Social media can help you find your next job in 2015, but for that to happen, you need to be smart in the way you use social networking sites. If you’re serious about elevating your career in the new year, here are 4 social media resolutions you should consider taking on:
- Read everything you post.
More and more social media tools help us find and easily share curated content today. From Klout to Buffer to Scoop.it, many social media management tools offer a stream of recommended articles. But while these tools can make you a more efficient social media user, they also make it tempting to click “share” before reading the entire article.
Stop sharing articles you haven’t read. It’s simply bad practice. Skim the post, at least, and look for the high-level points. Posting a piece of content on social is the equivalent of endorsing it, so make sure you agree with what you share.
- Avoid getting jealous of people you don’t know.
Thanks to social media, #FOMO is more prominent than ever. But what we need to realize as social media users is that what we see on social is often a lopsided view of a person’s life.
People build up an image on social media that’s better than the reality. Celebrities do it. I do it too, and I’m sure you have as well. When you see people who always seem to score invites to the hottest parties or who seem to go in shopping sprees all the time, realize that those moments are only a sliver of their daily lives. If you keep that in mind, you’re less likely to feel envious and you will enjoy social media better.
And if you find yourself feeling FOMO often, it might be time to unfollow people who make you feel that way. Yes, heavy social media usage can make you feel depressed, but you have some control of your newsfeeds. Exercise the power of “unlike” or “unfollow” once in a while.
- Stop ranting.
You might find ranting on Facebook or Twitter therapeutic, but spilling your guts out on these platforms can backfire. Regardless of how much you lock up your social media profiles, everything you post on social is pretty much permanent, thanks to the almighty screenshot. With sites like Twitter, there’s also the risk of being misunderstood and having your comments taken out of context. Some research also suggests that most people don’t like negativity on social, so you might be turning off people as well when you rant.

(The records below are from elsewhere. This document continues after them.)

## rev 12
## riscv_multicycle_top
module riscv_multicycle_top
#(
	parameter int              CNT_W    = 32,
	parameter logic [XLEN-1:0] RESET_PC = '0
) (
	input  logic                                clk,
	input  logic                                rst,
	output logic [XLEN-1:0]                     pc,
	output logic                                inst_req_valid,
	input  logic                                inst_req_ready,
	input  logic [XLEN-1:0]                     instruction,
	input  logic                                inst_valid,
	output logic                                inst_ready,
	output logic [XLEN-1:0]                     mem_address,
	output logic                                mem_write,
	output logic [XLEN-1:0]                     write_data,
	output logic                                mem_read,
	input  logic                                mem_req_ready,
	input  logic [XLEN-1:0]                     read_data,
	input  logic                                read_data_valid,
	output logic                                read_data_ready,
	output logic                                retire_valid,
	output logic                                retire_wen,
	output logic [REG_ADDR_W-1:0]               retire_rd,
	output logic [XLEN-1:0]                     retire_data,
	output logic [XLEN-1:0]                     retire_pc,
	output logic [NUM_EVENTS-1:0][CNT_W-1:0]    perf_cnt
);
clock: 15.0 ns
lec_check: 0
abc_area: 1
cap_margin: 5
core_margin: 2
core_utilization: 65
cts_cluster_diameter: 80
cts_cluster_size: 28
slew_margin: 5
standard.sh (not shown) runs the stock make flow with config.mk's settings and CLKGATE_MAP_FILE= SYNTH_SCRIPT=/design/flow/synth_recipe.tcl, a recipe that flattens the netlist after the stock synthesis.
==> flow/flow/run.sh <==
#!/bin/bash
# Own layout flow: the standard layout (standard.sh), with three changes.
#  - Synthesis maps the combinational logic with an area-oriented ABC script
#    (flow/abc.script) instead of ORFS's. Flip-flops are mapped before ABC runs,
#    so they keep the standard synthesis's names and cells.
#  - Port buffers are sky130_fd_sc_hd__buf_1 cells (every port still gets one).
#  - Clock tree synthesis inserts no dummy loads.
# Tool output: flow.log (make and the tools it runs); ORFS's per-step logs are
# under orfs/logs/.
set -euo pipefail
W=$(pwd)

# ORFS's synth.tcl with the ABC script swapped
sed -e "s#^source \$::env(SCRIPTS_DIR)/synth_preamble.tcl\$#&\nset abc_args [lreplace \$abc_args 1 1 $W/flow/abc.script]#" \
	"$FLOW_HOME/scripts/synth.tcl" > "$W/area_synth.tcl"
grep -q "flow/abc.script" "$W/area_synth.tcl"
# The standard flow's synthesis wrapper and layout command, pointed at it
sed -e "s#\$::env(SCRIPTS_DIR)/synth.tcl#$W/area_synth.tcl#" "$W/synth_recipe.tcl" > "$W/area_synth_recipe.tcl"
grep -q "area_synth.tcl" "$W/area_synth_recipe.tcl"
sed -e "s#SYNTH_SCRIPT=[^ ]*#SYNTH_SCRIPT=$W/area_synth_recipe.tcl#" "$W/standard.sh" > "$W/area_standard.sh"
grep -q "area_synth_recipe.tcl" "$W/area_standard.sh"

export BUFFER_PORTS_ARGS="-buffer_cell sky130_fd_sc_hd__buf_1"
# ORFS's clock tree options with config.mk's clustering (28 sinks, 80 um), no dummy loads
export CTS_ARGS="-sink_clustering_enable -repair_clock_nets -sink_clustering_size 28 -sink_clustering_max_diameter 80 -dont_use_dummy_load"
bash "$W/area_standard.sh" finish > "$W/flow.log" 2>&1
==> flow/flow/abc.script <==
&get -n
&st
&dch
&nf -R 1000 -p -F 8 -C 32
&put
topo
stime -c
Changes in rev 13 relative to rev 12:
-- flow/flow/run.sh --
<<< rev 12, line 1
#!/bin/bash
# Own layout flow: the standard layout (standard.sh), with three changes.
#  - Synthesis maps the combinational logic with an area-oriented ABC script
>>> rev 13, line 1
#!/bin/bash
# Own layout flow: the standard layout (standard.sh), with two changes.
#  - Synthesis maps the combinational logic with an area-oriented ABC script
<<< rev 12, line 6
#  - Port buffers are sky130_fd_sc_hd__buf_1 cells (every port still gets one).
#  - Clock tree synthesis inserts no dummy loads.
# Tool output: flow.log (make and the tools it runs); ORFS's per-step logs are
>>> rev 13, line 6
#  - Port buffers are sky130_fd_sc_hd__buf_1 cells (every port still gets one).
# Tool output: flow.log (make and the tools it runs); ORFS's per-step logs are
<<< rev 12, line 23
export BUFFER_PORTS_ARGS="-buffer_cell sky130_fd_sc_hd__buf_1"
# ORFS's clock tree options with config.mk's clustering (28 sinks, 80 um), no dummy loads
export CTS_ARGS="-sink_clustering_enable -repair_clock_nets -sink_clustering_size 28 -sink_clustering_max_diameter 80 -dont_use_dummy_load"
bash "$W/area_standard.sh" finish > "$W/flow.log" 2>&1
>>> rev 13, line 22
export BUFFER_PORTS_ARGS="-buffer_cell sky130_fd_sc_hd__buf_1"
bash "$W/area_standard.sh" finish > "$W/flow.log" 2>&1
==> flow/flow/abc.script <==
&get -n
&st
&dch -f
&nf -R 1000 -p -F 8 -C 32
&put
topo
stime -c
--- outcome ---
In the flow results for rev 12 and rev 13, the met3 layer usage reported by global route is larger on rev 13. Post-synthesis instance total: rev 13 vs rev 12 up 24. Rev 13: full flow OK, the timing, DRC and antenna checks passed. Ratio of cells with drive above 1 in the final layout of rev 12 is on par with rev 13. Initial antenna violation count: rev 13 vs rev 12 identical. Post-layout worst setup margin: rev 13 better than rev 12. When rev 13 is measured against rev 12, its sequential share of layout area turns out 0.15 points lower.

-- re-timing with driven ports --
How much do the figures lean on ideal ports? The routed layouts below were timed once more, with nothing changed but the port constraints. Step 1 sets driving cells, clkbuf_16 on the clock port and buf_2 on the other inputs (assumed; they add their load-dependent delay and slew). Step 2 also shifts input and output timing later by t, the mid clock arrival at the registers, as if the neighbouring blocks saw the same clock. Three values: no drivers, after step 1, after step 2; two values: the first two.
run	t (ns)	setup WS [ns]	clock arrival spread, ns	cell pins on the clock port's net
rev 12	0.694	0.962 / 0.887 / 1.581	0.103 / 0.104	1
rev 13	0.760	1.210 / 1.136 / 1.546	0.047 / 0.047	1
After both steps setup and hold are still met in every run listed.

If you need to blow off some steam, I suggest writing a quick blog post. But wait a few hours before clicking “publish.” A blog post works better than a tweet or a Facebook update because it lets you express yourself more fully. On a blog platform, you can always update your message with more info or revise the content at a later time.
Of course, there’s a better approach: talk to a friend—offline—about your problems. Things like issues with your boss or spats with another friend simply aren’t meant for online discussions. Phones still exist for a reason. Ranting is best done face to face.
- Clean up your profiles.
If you plan on making a career move this new year, it’s time to scrub up your social media profiles. Recruiters will google you, and everything you post online that’s marked public will show up. And before posting a scandalous pic from your university days for #TBT, it’s worth asking yourself whether that “fun” image represents you in the best way possible.
Take an hour or two to go through your Facebook albums and pictures. You might even want to remove your Facebook profile off Google. This exercise takes only a few hours of your time but could help you avoid missing out on great career opportunities.
What social media resolutions are you making in 2015?